= TO DO =
Look through the records below for the line holding "-export CTS_BUF_LIST = sky130_fd_sc_hd__clkbuf_16". Write it out exactly, with each following line through the line holding "export SYNTH_MEMORY_MAX_BITS = 16384".

######

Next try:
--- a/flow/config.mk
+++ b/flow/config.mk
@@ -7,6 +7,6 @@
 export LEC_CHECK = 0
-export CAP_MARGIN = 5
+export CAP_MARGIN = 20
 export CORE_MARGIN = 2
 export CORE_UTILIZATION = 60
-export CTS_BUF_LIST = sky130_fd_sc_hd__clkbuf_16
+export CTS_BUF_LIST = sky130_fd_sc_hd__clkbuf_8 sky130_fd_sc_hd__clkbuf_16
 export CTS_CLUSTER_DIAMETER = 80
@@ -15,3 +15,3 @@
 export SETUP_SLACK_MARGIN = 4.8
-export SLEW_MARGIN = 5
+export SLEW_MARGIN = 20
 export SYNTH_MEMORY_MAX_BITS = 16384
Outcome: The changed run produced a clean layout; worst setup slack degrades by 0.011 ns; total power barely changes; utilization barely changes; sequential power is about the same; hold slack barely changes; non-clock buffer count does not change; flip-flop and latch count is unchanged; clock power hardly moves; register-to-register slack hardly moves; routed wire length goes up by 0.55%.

######

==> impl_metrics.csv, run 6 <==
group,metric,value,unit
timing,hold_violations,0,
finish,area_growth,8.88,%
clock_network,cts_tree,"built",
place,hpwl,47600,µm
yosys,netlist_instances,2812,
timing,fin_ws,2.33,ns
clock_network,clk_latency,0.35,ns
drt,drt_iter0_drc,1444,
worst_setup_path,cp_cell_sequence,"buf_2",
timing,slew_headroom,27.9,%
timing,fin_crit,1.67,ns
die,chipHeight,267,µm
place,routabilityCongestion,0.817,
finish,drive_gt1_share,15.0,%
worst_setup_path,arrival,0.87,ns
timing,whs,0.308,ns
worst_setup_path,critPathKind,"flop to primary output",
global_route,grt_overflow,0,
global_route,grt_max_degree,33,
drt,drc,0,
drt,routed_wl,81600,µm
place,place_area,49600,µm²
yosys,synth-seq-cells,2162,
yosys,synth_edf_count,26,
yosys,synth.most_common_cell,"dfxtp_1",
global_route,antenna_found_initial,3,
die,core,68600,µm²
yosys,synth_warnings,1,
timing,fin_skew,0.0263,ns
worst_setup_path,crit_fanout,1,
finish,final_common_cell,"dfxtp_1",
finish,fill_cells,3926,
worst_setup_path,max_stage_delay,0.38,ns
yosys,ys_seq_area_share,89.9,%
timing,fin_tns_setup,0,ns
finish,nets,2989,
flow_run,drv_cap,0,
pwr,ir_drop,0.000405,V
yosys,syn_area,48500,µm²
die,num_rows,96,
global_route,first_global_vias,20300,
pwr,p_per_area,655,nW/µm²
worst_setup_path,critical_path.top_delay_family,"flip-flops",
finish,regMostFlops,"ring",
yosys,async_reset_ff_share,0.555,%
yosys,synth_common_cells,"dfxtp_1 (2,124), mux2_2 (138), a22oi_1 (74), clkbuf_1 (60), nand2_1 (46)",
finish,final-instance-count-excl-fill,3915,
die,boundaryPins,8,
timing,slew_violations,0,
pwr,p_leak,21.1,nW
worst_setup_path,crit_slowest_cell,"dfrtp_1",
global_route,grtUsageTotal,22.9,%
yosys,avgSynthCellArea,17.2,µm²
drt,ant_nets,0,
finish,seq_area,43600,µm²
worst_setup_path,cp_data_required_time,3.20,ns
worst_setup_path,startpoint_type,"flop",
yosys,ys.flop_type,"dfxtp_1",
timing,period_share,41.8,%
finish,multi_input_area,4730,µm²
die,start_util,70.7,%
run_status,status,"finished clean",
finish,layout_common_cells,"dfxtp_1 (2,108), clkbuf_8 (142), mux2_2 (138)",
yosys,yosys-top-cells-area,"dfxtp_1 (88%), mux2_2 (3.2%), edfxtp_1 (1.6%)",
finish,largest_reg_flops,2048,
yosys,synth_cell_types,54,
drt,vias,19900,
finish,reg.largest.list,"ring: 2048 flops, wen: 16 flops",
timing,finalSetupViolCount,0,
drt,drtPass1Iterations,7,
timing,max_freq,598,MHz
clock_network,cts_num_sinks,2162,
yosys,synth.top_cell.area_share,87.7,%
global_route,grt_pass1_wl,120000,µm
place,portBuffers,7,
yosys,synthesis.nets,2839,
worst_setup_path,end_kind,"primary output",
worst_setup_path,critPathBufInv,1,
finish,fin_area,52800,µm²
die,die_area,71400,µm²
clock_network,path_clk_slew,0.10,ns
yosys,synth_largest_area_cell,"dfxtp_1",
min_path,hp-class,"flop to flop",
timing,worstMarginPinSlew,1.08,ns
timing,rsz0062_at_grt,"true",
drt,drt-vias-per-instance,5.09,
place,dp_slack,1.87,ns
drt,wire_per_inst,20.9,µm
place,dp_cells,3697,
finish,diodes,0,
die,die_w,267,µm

######

= WRITTEN RESPONSE =
-export CTS_BUF_LIST = sky130_fd_sc_hd__clkbuf_16
+export CTS_BUF_LIST = sky130_fd_sc_hd__clkbuf_8 sky130_fd_sc_hd__clkbuf_16
 export CTS_CLUSTER_DIAMETER = 80
@@ -15,3 +15,3 @@
 export SETUP_SLACK_MARGIN = 4.8
-export SLEW_MARGIN = 5
+export SLEW_MARGIN = 20
 export SYNTH_MEMORY_MAX_BITS = 16384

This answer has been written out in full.